WHAT YOU WILL DO. Spot each line in the records below where the word "outcome" occurs, then copy it.

MATERIAL FOR THIS TASK.
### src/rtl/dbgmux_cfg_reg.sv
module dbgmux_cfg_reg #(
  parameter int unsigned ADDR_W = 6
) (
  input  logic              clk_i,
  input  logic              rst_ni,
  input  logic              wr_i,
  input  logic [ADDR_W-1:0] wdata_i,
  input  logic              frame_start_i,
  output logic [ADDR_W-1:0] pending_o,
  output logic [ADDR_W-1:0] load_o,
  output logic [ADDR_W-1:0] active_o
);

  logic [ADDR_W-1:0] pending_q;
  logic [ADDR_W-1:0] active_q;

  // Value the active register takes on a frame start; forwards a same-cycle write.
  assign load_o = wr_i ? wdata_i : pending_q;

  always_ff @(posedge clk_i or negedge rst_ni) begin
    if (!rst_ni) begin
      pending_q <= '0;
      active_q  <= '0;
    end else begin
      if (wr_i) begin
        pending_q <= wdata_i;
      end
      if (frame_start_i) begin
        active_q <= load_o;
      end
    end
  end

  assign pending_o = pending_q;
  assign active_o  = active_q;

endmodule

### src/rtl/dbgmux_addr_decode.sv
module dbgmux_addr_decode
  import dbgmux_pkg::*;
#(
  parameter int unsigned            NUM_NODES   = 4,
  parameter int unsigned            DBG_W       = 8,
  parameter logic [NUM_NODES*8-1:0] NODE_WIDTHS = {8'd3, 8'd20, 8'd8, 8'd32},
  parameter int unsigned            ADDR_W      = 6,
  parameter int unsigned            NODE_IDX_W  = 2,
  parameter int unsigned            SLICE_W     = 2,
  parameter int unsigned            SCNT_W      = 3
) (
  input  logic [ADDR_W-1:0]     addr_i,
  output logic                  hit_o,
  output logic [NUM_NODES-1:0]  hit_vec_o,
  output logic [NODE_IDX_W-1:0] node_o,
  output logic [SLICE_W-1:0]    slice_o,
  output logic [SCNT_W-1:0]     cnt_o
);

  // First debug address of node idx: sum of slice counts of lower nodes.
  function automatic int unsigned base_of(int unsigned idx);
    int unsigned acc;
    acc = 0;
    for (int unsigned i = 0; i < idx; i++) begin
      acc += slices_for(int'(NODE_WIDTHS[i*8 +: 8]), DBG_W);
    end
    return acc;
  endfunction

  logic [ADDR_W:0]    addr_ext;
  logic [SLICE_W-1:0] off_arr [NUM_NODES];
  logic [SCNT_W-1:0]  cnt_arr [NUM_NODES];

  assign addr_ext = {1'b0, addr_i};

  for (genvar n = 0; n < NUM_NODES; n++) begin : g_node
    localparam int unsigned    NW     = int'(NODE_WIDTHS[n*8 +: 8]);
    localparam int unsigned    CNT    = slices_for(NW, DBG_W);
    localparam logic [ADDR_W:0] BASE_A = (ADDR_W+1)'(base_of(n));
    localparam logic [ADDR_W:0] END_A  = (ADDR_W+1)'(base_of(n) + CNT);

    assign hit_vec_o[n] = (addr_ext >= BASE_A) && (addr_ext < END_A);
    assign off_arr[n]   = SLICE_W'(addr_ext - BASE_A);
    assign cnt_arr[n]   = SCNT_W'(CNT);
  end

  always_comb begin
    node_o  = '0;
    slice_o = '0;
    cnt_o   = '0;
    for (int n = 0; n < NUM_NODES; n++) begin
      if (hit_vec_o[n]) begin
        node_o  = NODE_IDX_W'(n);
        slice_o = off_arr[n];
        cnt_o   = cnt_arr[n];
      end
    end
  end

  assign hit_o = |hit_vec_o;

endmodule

---

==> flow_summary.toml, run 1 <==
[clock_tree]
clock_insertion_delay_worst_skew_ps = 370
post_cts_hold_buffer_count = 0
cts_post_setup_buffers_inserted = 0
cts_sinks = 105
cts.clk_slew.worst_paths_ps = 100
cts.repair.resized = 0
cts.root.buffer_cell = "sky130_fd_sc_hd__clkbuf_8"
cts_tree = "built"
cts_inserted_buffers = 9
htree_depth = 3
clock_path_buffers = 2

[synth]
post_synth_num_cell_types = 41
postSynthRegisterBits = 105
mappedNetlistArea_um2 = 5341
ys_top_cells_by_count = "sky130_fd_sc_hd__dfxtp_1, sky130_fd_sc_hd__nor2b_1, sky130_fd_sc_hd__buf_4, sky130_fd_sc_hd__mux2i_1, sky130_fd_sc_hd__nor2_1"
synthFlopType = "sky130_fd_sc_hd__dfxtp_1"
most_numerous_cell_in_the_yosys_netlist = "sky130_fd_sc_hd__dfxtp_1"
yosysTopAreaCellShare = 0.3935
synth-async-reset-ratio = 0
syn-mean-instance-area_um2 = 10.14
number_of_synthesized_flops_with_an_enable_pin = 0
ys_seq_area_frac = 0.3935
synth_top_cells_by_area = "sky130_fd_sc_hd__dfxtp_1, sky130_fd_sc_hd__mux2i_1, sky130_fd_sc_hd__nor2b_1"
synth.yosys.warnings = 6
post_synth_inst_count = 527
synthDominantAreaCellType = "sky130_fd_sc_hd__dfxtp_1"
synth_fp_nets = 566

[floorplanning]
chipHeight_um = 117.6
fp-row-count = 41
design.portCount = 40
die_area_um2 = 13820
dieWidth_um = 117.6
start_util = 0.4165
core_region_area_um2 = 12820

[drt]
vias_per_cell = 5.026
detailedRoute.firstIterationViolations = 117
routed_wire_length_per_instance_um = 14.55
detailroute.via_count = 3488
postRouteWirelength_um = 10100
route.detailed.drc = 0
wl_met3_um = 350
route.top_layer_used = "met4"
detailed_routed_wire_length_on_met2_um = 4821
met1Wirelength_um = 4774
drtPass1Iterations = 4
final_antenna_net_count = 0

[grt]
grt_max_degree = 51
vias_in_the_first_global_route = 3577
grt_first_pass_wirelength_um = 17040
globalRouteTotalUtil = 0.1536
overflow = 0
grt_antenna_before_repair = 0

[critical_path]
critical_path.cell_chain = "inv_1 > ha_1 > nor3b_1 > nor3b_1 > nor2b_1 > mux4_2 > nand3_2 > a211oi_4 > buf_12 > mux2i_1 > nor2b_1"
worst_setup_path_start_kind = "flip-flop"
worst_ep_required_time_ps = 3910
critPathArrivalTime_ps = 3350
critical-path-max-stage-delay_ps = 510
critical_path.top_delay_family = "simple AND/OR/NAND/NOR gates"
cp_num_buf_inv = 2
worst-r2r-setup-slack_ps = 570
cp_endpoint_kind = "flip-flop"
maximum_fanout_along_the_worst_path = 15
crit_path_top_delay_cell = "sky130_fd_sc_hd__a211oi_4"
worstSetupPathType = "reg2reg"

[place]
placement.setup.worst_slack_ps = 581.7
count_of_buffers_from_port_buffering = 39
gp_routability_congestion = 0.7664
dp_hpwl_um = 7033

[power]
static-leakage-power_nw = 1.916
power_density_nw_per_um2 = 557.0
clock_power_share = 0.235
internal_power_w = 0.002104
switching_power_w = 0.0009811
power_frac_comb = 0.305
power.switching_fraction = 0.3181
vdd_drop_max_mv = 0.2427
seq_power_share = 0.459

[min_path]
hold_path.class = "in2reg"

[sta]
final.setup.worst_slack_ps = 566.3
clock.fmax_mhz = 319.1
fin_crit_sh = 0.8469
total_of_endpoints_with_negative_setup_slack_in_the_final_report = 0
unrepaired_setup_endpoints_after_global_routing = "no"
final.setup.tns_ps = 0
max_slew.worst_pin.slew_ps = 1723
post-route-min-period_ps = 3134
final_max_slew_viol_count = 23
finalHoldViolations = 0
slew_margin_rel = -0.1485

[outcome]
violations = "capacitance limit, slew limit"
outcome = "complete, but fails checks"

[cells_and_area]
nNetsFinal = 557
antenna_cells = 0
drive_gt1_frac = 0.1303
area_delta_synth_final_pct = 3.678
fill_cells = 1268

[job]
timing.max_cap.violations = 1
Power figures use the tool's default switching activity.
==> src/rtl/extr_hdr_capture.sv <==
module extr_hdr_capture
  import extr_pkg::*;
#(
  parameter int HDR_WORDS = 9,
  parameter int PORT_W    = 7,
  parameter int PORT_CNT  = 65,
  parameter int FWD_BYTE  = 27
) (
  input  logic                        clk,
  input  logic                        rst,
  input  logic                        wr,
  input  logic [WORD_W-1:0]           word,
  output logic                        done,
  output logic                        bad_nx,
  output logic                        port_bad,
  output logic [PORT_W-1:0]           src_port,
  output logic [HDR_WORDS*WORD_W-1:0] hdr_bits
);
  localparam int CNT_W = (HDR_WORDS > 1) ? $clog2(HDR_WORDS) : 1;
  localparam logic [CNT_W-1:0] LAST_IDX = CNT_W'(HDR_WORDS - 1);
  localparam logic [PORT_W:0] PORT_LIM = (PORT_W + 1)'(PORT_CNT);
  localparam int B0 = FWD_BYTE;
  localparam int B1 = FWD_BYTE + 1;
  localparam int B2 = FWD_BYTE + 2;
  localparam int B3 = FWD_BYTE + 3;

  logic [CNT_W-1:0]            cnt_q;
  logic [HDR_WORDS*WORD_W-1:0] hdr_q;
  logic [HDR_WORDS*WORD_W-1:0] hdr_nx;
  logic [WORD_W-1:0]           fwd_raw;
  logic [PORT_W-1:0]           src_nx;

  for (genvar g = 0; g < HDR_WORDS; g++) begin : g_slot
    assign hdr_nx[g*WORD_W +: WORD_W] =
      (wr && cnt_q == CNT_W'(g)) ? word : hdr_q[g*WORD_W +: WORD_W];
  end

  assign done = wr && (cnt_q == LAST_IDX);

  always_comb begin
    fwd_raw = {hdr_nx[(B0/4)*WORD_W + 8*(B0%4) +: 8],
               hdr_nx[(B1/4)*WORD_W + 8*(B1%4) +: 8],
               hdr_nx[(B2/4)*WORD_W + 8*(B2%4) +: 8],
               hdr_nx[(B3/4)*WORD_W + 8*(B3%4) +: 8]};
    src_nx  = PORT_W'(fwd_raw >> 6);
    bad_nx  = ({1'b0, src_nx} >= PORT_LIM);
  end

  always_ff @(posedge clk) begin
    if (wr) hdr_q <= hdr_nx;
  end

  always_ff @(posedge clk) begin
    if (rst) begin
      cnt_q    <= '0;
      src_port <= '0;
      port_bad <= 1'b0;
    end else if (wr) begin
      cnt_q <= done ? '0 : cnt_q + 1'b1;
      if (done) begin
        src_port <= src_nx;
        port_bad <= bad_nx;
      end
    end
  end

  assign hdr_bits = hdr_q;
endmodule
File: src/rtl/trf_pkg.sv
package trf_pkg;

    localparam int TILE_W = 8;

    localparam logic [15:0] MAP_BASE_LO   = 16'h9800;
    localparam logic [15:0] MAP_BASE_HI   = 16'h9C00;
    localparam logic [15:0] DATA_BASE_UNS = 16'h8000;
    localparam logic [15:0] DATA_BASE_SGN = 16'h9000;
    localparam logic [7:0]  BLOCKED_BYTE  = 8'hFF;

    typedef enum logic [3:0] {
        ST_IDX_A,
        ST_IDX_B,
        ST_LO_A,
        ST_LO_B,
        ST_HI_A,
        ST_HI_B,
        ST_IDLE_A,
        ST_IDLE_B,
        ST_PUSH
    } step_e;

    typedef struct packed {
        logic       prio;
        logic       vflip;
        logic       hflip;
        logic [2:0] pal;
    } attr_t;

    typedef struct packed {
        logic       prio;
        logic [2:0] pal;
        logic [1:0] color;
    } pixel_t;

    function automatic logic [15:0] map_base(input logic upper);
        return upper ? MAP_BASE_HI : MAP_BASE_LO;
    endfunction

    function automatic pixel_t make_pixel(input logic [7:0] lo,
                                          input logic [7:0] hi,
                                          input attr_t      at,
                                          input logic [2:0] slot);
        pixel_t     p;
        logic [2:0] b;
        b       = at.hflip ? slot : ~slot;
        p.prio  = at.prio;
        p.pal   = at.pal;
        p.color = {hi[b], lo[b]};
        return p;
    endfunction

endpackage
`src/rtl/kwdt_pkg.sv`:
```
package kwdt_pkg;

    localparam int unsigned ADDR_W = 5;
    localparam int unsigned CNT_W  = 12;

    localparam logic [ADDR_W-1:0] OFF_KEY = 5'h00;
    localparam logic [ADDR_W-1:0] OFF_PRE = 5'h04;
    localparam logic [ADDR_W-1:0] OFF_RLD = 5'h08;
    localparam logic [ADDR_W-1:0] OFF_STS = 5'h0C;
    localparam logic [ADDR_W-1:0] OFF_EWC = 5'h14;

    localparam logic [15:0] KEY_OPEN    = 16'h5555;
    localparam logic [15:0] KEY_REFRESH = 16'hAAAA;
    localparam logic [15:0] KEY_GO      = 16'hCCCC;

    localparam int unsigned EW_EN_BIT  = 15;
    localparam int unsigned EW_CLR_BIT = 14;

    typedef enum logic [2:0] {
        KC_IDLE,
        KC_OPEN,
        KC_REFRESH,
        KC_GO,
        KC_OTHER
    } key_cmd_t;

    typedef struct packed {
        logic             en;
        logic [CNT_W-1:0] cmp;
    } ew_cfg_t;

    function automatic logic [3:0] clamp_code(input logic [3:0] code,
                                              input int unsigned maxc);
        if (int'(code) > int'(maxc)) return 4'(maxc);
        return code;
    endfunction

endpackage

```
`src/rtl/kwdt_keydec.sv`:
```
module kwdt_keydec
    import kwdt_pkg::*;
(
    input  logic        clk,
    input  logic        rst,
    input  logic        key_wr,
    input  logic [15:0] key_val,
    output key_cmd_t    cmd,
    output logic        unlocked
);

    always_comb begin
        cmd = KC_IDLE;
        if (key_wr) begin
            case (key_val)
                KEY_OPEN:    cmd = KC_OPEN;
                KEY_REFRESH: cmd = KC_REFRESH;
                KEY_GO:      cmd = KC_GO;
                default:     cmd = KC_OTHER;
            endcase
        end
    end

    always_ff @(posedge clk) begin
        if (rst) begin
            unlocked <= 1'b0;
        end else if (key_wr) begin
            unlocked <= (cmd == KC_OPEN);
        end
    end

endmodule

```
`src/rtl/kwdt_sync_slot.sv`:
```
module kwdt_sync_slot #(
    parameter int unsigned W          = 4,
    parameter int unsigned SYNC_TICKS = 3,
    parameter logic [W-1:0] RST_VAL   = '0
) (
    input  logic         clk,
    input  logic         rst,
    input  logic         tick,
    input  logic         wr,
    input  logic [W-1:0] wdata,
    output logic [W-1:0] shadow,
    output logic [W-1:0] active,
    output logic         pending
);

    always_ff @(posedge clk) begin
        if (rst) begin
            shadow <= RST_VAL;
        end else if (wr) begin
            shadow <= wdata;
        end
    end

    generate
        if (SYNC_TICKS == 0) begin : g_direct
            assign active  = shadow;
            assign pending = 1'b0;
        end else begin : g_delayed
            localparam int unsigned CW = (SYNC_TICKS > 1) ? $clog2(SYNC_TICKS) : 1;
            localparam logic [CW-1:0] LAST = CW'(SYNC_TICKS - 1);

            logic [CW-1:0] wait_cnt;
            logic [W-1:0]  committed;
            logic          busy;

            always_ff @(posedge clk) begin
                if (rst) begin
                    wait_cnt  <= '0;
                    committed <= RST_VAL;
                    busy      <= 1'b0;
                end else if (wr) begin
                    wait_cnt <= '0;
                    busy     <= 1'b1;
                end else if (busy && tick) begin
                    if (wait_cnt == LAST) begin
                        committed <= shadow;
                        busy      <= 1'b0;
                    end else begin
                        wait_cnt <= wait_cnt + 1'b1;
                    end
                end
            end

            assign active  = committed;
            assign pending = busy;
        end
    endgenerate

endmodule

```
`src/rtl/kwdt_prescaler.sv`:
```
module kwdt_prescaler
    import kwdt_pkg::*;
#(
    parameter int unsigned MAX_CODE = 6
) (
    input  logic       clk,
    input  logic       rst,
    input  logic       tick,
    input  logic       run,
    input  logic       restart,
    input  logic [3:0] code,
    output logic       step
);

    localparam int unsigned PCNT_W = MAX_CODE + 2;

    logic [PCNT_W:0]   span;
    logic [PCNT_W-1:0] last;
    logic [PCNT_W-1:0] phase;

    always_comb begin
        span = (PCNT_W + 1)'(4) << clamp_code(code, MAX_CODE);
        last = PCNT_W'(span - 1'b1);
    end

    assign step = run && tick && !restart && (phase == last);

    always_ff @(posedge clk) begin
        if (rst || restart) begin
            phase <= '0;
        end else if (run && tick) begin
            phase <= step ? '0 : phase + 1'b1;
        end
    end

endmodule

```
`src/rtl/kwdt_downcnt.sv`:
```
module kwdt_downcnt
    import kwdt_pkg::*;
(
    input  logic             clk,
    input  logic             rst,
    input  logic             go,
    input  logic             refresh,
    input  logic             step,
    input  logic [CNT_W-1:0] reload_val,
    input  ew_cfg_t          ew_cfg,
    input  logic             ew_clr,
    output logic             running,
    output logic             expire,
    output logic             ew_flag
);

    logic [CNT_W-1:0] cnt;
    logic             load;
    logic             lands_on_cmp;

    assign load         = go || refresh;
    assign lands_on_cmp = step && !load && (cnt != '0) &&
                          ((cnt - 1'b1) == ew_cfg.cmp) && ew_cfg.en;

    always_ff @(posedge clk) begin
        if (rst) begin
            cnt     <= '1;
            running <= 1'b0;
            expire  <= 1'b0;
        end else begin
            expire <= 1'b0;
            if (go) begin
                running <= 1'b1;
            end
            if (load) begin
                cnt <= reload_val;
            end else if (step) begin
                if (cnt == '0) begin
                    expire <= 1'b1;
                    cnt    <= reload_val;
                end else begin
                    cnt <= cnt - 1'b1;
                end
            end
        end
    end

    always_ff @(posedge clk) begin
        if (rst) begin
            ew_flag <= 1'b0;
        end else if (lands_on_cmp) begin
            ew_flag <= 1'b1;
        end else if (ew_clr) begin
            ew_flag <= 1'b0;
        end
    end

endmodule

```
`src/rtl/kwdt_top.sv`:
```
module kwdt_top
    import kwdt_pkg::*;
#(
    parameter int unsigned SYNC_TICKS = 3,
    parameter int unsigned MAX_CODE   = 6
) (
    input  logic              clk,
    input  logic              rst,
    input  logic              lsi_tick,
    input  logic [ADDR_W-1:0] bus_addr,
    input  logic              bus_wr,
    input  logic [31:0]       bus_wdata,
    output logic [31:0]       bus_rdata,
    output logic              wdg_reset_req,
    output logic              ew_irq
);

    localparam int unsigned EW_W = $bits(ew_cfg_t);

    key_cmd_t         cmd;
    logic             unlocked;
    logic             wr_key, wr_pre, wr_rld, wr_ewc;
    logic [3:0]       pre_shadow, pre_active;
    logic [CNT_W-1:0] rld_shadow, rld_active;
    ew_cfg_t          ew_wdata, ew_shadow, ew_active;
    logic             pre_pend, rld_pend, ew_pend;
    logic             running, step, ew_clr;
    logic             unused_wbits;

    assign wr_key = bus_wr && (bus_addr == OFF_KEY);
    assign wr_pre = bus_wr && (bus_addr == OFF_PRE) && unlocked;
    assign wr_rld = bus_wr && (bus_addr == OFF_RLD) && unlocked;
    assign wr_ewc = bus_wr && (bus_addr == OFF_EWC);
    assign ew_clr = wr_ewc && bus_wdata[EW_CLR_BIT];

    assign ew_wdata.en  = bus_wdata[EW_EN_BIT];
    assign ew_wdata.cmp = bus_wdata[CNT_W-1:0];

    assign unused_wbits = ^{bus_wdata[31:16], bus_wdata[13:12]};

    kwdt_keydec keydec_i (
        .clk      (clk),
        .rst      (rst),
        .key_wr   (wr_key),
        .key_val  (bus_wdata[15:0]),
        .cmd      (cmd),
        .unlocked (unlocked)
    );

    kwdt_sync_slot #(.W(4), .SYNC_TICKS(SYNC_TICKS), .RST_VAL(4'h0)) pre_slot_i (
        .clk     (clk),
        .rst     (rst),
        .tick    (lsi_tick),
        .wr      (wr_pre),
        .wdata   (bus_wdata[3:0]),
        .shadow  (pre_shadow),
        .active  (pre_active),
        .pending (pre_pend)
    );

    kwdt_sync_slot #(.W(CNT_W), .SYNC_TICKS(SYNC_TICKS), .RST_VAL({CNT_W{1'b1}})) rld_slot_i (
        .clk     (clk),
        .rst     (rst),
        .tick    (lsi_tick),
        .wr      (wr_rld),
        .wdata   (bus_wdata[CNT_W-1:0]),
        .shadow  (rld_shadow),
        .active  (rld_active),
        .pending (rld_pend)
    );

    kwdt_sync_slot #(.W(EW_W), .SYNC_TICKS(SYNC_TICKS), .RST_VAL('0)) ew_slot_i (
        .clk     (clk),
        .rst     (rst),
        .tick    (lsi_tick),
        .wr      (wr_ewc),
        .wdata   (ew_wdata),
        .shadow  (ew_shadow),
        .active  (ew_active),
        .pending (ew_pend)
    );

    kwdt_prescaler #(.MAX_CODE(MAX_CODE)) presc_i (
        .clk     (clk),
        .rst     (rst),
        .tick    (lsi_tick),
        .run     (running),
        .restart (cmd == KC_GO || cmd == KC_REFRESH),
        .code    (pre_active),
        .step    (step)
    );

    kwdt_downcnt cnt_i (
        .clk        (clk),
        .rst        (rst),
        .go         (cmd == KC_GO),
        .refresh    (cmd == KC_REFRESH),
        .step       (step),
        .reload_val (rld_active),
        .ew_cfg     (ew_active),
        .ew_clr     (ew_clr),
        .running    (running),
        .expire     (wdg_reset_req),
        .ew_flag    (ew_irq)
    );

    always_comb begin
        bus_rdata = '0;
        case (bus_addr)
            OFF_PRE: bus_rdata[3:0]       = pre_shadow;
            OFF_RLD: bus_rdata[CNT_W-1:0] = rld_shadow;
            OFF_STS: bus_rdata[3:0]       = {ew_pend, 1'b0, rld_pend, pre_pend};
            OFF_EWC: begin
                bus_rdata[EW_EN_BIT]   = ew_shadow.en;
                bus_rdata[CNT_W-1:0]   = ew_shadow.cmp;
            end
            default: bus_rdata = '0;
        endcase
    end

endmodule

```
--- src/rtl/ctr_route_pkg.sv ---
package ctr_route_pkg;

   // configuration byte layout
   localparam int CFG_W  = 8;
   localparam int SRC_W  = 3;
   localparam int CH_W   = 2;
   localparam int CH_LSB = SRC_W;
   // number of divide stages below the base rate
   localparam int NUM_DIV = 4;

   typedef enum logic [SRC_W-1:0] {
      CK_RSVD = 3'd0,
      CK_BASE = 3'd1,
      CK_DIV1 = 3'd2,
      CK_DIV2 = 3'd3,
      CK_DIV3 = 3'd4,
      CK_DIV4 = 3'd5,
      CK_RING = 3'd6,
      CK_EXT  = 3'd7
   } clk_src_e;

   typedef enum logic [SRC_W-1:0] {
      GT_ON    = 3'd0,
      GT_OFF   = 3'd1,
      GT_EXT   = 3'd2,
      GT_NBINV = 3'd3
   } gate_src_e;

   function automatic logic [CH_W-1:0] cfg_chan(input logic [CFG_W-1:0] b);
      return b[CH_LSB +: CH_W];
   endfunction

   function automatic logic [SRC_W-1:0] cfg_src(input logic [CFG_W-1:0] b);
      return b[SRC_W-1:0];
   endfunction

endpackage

RESULT FOR THIS TASK.
[outcome]
outcome = "complete, but fails checks"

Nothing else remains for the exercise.